Setup of run 1:
==> flow/design.v <==
module SelectionSort_custom_SIMD_instruction (clk, reset, 
	in_v, rd, vrd1, vrd2, 
		in_data, in_vdata1, in_vdata2, 
	out_v, out_rd, out_vrd1, out_vrd2, 
		out_data, out_vdata1, out_vdata2);
	input clk, reset;
	input in_v;
	input [4:0] rd;
	input [2:0] vrd1, vrd2;			
	input [32-1:0] in_data;
	input [256-1:0] in_vdata1, in_vdata2;	
	output out_v;
	output [4:0] out_rd;
	output [2:0] out_vrd1, out_vrd2;	
	output  [32-1:0] out_data;
	output [256-1:0] out_vdata1, out_vdata2;
	reg [13-1:0] valid_sr;
	reg [5*13-1:0] rd_sr; 
	reg [3*13-1:0] vrd1_sr, vrd2_sr;
	always @(posedge clk) begin
		if (reset) begin
			valid_sr<=0; rd_sr<=0; vrd1_sr<=0; vrd2_sr<=0;
		end else begin
			valid_sr<= (valid_sr<<1)|in_v;			
			  rd_sr <= (   rd_sr<<5)| rd;
			vrd1_sr <= ( vrd1_sr<<3)|vrd1; 
			vrd2_sr <= ( vrd2_sr<<3)|vrd2;
		end
	end
	assign out_v   =valid_sr[  13-1];
	assign out_rd  =   rd_sr[5*13-1-:5];
	assign out_vrd1= vrd1_sr[3*13-1-:3]; 
	assign out_vrd2= vrd2_sr[3*13-1-:3];
	wire [255:0] in_valid, out_valid;
	assign in_valid = in_v ? in_vdata1 : 0;
	assign out_vdata1 = out_v ? out_valid : 0;
	SelectionSort selection_sort(.clock(clk), .in(in_valid), .out(out_valid));
	assign out_data = 0;
	assign out_vdata2 = 0;
endmodule  
module SelectionSort
(
  input wire clock,
  input wire [255:0] in,
  output wire [255:0] out
);
  wire [31:0] in_array [7:0];
  wire [31:0] out_array [7:0];
  wire [31:0] intermediate [95:0];
  genvar i;
  for (i=0; i<8; i=i+1) begin
    assign in_array[i] = in[((i+1)*32)-1 -: 32];
  end
  genvar j;
  for (j=0; j<8; j=j+1) begin
    assign out[((j+1)*32)-1 -: 32] = out_array[j];
  end
  CAS_unit cas0_1(clock, in_array[0], in_array[1], intermediate[0], intermediate[1]);
  SR_module nopx_1(clock, in_array[2], intermediate[2]);
  SR_module nopx_2(clock, in_array[3], intermediate[3]);
  SR_module nopx_3(clock, in_array[4], intermediate[4]);
  SR_module nopx_4(clock, in_array[5], intermediate[5]);
  SR_module nopx_5(clock, in_array[6], intermediate[6]);
  SR_module nopx_6(clock, in_array[7], intermediate[7]);
  CAS_unit cas0_2(clock, intermediate[0], intermediate[2], intermediate[8], intermediate[10]);
  SR_module nopx_7(clock, intermediate[1], intermediate[9]);
  SR_module nopx_8(clock, intermediate[3], intermediate[11]);
  SR_module nopx_9(clock, intermediate[4], intermediate[12]);
  SR_module nopx_10(clock, intermediate[5], intermediate[13]);
  SR_module nopx_11(clock, intermediate[6], intermediate[14]);
  SR_module nopx_12(clock, intermediate[7], intermediate[15]);
  CAS_unit cas0_3(clock, intermediate[8], intermediate[11], intermediate[16], intermediate[19]);
  CAS_unit cas4(clock, intermediate[9], intermediate[10], intermediate[17], intermediate[18]);
  SR_module nopx_13(clock, intermediate[12], intermediate[20]);
  SR_module nopx_14(clock, intermediate[13], intermediate[21]);
  SR_module nopx_15(clock, intermediate[14], intermediate[22]);
  SR_module nopx_16(clock, intermediate[15], intermediate[23]);
  CAS_unit cas0_4(clock, intermediate[16], intermediate[20], intermediate[24], intermediate[28]);
  CAS_unit cas6(clock, intermediate[17], intermediate[19], intermediate[25], intermediate[27]);
  SR_module nop17(clock, intermediate[18], intermediate[26]);
  SR_module nop18(clock, intermediate[21], intermediate[29]);
  SR_module nop19(clock, intermediate[22], intermediate[30]);
  SR_module nop20(clock, intermediate[23], intermediate[31]);
  CAS_unit cas0_5(clock, intermediate[24], intermediate[29], intermediate[32], intermediate[37]);
  CAS_unit cas8(clock, intermediate[25], intermediate[28], intermediate[33], intermediate[36]);
  CAS_unit cas9(clock, intermediate[26], intermediate[27], intermediate[34], intermediate[35]);
  SR_module nop21(clock, intermediate[30], intermediate[38]);
  SR_module nop22(clock, intermediate[31], intermediate[39]);
  CAS_unit cas0_6(clock, intermediate[32], intermediate[38], intermediate[40], intermediate[46]);
  CAS_unit cas11(clock, intermediate[33], intermediate[37], intermediate[41], intermediate[45]);
  CAS_unit cas12(clock, intermediate[34], intermediate[36], intermediate[42], intermediate[44]);
  SR_module nop23(clock, intermediate[35], intermediate[43]);
  SR_module nop24(clock, intermediate[39], intermediate[47]);
  CAS_unit cas0_7(clock, intermediate[40], intermediate[47], intermediate[48], intermediate[55]);
  CAS_unit cas14(clock, intermediate[41], intermediate[46], intermediate[49], intermediate[54]);
  CAS_unit cas15(clock, intermediate[42], intermediate[45], intermediate[50], intermediate[53]);
  CAS_unit cas16(clock, intermediate[43], intermediate[44], intermediate[51], intermediate[52]);
  SR_module nop0_1(clock, intermediate[48], intermediate[56]);
  CAS_unit cas17(clock, intermediate[49], intermediate[55], intermediate[57], intermediate[63]);
  CAS_unit cas18(clock, intermediate[50], intermediate[54], intermediate[58], intermediate[62]);
  CAS_unit cas19(clock, intermediate[51], intermediate[53], intermediate[59], intermediate[61]);
  SR_module nop26(clock, intermediate[52], intermediate[60]);
  SR_module nop0_2(clock, intermediate[56], intermediate[64]);
  SR_module nop28(clock, intermediate[57], intermediate[65]);
  CAS_unit cas20(clock, intermediate[58], intermediate[63], intermediate[66], intermediate[71]);
  CAS_unit cas21(clock, intermediate[59], intermediate[62], intermediate[67], intermediate[70]);
  CAS_unit cas22(clock, intermediate[60], intermediate[61], intermediate[68], intermediate[69]);
  SR_module nop0_3(clock, intermediate[64], intermediate[72]);
  SR_module nop30(clock, intermediate[65], intermediate[73]);
  SR_module nop31(clock, intermediate[66], intermediate[74]);
  CAS_unit cas23(clock, intermediate[67], intermediate[71], intermediate[75], intermediate[79]);
  CAS_unit cas24(clock, intermediate[68], intermediate[70], intermediate[76], intermediate[78]);
  SR_module nop32(clock, intermediate[69], intermediate[77]);
  SR_module nop0_4(clock, intermediate[72], intermediate[80]);
  SR_module nop34(clock, intermediate[73], intermediate[81]);
  SR_module nop35(clock, intermediate[74], intermediate[82]);
  SR_module nop36(clock, intermediate[75], intermediate[83]);
  CAS_unit cas25(clock, intermediate[76], intermediate[79], intermediate[84], intermediate[87]);
  CAS_unit cas26(clock, intermediate[77], intermediate[78], intermediate[85], intermediate[86]);
  SR_module nop0_5(clock, intermediate[80], intermediate[88]);
  SR_module nop38(clock, intermediate[81], intermediate[89]);
  SR_module nop39(clock, intermediate[82], intermediate[90]);
  SR_module nop40(clock, intermediate[83], intermediate[91]);
  SR_module nop41(clock, intermediate[84], intermediate[92]);
  CAS_unit cas27(clock, intermediate[85], intermediate[87], intermediate[93], intermediate[95]);
  SR_module nop42(clock, intermediate[86], intermediate[94]);
  SR_module nop0_6(clock, intermediate[88], out_array[0]);
  SR_module nop44(clock, intermediate[89], out_array[1]);
  SR_module nop45(clock, intermediate[90], out_array[2]);
  SR_module nop46(clock, intermediate[91], out_array[3]);
  SR_module nop47(clock, intermediate[92], out_array[4]);
  SR_module nop48(clock, intermediate[93], out_array[5]);
  CAS_unit cas28(clock, intermediate[94], intermediate[95], out_array[6], out_array[7]);
endmodule
module CAS_unit(clk, inA, inB, outA, outB);
	input clk;
	input [31:0] inA;
	input [31:0] inB;
	output reg [31:0] outA;
	output reg [31:0] outB;
	always @(posedge clk) begin
		if (inA<inB) begin
			outA<=inA; outB<=inB;
		end else begin
			outB<=inA; outA<=inB;
		end
	end
endmodule  
module SR_module(clk, din, dout);
	input clk;
	input      [31:0] din;
	output reg [31:0] dout;
	always @(posedge clk) dout<=din;
endmodule  
Settings: LEC_CHECK=0, CAP_MARGIN=25, CELL_PAD_IN_SITES_DETAIL_PLACEMENT=2, CORE_ASPECT_RATIO=1.23, CORE_MARGIN=5, CORE_UTILIZATION=69, CTS_CLUSTER_DIAMETER=108, CTS_CLUSTER_SIZE=33, GPL_ROUTABILITY_DRIVEN=1, MAX_ROUTING_LAYER=met4, MIN_ROUTING_LAYER=met2, PLACE_DENSITY_LB_ADDON=0.04, SETUP_SLACK_MARGIN=-0.23, SLEW_MARGIN=25, TNS_END_PERCENT=85; clock period 2.46 ns.
run.sh (not shown) runs the stock make flow with config.mk's settings and CLKGATE_MAP_FILE=.
Run 1 got as far as detailed placement, where a tool error ended the run.
#### Input delta (run 2 over run 1)
Settings: a deleted PLACE_DENSITY_LB_ADDON that had been 0.04; a deleted CELL_PAD_IN_SITES_DETAIL_PLACEMENT that had been 2; a deleted TNS_END_PERCENT that had been 85; a change of SETUP_SLACK_MARGIN from -0.23 to 0.57; a change of CORE_MARGIN from 5 to 2; a deleted CORE_ASPECT_RATIO that had been 1.23; an added ABC_AREA of 1; a change of CORE_UTILIZATION from 69 to 70; a deleted MAX_ROUTING_LAYER that had been met4; a change of SLEW_MARGIN from 25 to 20; a change of CTS_CLUSTER_SIZE from 33 to 35; a deleted GPL_ROUTABILITY_DRIVEN that had been 1; a change of CAP_MARGIN from 25 to 20; a change of CTS_CLUSTER_DIAMETER from 108 to 206; a deleted MIN_ROUTING_LAYER that had been met2; a change of the clock period (ns, I/O delays scaled along) from 2.46 to 2.32.
[summary]
- Flow for run 2 halted at global routing, error code GRT-0232.
- Run 1 got as far as detailed placement, where a tool error ended the run.
- Diff run 1 -> run 2: die area now larger, synthesized instance count grew by 5104, area figure in the yosys stat output went up by 5.6%.


RTL: the design.v shown in full above, as it stands there.
make LEC_CHECK=0 CAP_MARGIN=0 CORE_ASPECT_RATIO=0.67 CORE_MARGIN=2 CORE_UTILIZATION=69 CTS_CLUSTER_DIAMETER=26 CTS_CLUSTER_SIZE=57 GPL_ROUTABILITY_DRIVEN=1 HOLD_SLACK_MARGIN=0.23 SETUP_SLACK_MARGIN=0.71 SLEW_MARGIN=20 TNS_END_PERCENT=85 finish   # period 2.46 ns
The starting point ended with an error in 5_1_grt.
==> next run, changes <==
CAP_MARGIN = 20   (was 0)
CORE_ASPECT_RATIO = default   (was 0.67)
CORE_UTILIZATION = 54   (was 69)
CTS_CLUSTER_DIAMETER = default   (was 26)
CTS_CLUSTER_SIZE = default   (was 57)
GPL_ROUTABILITY_DRIVEN = default   (was 1)
HOLD_SLACK_MARGIN = default   (was 0.23)
SETUP_SLACK_MARGIN = default   (was 0.71)
TNS_END_PERCENT = default   (was 85)
clock period = 3.73 ns   (was 2.46 ns; I/O delays follow)
After rerunning: Now the flow ran to the end with no violations; synthesized area stays the same; die size is higher by 27%; synthesized cell count does not change.
==> next run, changes <==
CORE_UTILIZATION = 72   (was 54)
PLACE_DENSITY = 0.95   (was default)
TNS_END_PERCENT = 5   (was default)
clock period = 2.98 ns   (was 3.73 ns; I/O delays follow)
Outcome: This time the run produced a layout that fails on negative setup slack; first-iteration DRC count grows by about 110%; worst hold slack gets worse by 0.12 ns; non-clock buffer count grows by 184; sequential share of layout area shrinks by 0.20 points; via count grows by 12%.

**Requirement**
Please, from the material above, copy only the lines from the line with "intermediate[54], intermediate[58], intermediate[62]);" up to and including the line with "intermediate[63], intermediate[66], intermediate[71]);", exactly as written.

**Finished exercise**
  CAS_unit cas18(clock, intermediate[50], intermediate[54], intermediate[58], intermediate[62]);
  CAS_unit cas19(clock, intermediate[51], intermediate[53], intermediate[59], intermediate[61]);
  SR_module nop26(clock, intermediate[52], intermediate[60]);
  SR_module nop0_2(clock, intermediate[56], intermediate[64]);
  SR_module nop28(clock, intermediate[57], intermediate[65]);
  CAS_unit cas20(clock, intermediate[58], intermediate[63], intermediate[66], intermediate[71]);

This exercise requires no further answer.